I really like Postgres! I recently discovered a new trick that plays especially well with the access control pattern I recently described: a simple (but rather powerful) audit/logging pattern to track the changes made to a database (i.e. inserts, updates and deletes), and most importantly, allow to query them in a flexible way.

It's easy to set up a trigger to record changes. However, if you follow this basic pattern, you end up with your update data stored as unstructured text, which is not the ideal format to query. You could modify that scheme to use as many audit tables as you want to log (thus each reproducing the structure of its target table), but there's a much nicer solution, using PG's hstore data type.

hstore is PG's answer to NoSQL: it's a string-based key-value data type, which you can embed inside your relational schema, within which it interoperates with other data types and SQL constructs seamlessly. There's also the newer JSON type, which plays a similar role, but since its API is not yet as mature as hstore's, we're not going to use it here.

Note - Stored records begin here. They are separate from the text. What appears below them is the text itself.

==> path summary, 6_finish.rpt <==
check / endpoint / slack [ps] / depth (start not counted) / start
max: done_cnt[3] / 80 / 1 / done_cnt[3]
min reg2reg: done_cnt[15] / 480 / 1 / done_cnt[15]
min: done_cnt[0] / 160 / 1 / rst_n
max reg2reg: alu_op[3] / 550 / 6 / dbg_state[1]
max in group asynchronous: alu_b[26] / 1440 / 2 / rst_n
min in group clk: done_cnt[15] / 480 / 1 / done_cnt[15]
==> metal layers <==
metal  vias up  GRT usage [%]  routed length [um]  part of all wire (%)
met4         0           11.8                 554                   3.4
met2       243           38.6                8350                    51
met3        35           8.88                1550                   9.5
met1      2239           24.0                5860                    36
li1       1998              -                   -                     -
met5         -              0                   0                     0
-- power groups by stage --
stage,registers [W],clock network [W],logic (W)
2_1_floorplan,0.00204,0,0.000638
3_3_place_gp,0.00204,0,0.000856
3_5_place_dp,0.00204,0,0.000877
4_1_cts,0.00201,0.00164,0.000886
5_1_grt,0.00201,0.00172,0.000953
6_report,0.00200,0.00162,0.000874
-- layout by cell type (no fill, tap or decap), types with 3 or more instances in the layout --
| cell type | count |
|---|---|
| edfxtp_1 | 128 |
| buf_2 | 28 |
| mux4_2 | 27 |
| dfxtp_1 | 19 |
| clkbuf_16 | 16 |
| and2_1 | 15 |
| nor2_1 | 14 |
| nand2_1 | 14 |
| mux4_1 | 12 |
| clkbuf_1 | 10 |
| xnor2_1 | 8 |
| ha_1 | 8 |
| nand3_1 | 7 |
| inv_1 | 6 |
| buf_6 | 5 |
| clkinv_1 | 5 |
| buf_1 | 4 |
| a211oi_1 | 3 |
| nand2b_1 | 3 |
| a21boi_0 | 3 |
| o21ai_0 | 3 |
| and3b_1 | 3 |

So here's the audit table:


create extension hstore;

create table audit (
    audit_id serial primary key,
    table_name text not null,
    user_name text not null,
    action_timestamp timestamp not null default current_timestamp,
    action text not null check (action in ('i','d','u')),
    old_values hstore,
    new_values hstore,
    updated_cols text[],
    query text
);

And here's the audit trigger that goes with it:


create or replace function if_modified_func() returns trigger as $body$
begin
    if tg_op = 'UPDATE' then
        insert into audit (table_name, user_name, action, old_values, new_values, updated_cols, query)
        values (tg_table_name::text, current_user::text, 'u', hstore(old.*), hstore(new.*),
               akeys(hstore(new.*) - hstore(old.*)), current_query());
        return new;
    elsif tg_op = 'DELETE' then
        insert into audit (table_name, user_name, action, old_values, query)
        values (tg_table_name::text, current_user::text, 'd', hstore(old.*), current_query());
        return old;
    elsif tg_op = 'INSERT' then
        insert into audit (table_name, user_name, action, new_values, query)
        values (tg_table_name::text, current_user::text, 'i', hstore(new.*), current_query());
        return new;
    end if;
end;
$body$
language plpgsql;

Notice how the rows get converted (hstore(old.*) and hstore(new.*)). Now suppose that we have a book table that we'd like to audit:


create table book (
    book_id serial primary key,
    title text,
    author text,
    n_pages int
);

create trigger book_audit after insert or update or delete on book for each row execute procedure if_modified_func();

If we insert a book in it, we can see the audit mechanism in action:


insert into book (title, n_pages) values ('PG is Great', 250);

select action, table_name, new_values -> 'title' as title from audit;

 action | table_name |    title    
--------+------------+-------------
 i      | book       | PG is Great

The third retrieved value (title) demontrates hstore's syntax for value retrieval from a key (using the -> operator), which is just an example among the bunch of operators and functions offered.

If we perform an update on the book:


update book set author = 'Christian Jauvin', n_pages = 300 where book_id = 1;

select action, table_name, updated_cols from audit;

 action | table_name |   updated_cols   
--------+------------+------------------
 i      | book       | 
 u      | book       | {author,n_pages}

The third column now sports the columns that have been updated, using the updated_cols mechanism, implemented as a PG array (another very nice data structure) along with the akeys function, with which we collect the keys of the hstore structure resulting from the hstore(new.*) "minus" hstore(old.*) operation performed in the "update" part of the trigger function.

It's also easy to perform "before and after" type queries:


select old_values -> 'n_pages' as before, new_values -> 'n_pages' as after from audit where audit_id = 2;

 before | after 
--------+-------
 250    | 300

Don't forget however that hstore values are stored as strings, so this for instance wouldn't work:


select old_values -> 'n_pages' + new_values -> 'n_pages' from audit where audit_id = 2;

HINT:  No operator matches the given name and argument type(s). You might need to add explicit type casts.

whereas this would:


select (old_values -> 'n_pages')::int + (new_values -> 'n_pages')::int from audit where audit_id = 2;

One final aspect to note: I find that this pattern works well with my access control pattern, where every application user has its own PG role, on behalf of which the database operations are performed. In this scenario, the user/role gets automatically logged by the trigger (using the current_user variable). In contrast, an access control system implemented at the level of the application (i.e. with some kind of user table and all database operations performed on behalf of a single PG role) wouldn't enjoy that much simplicity I believe.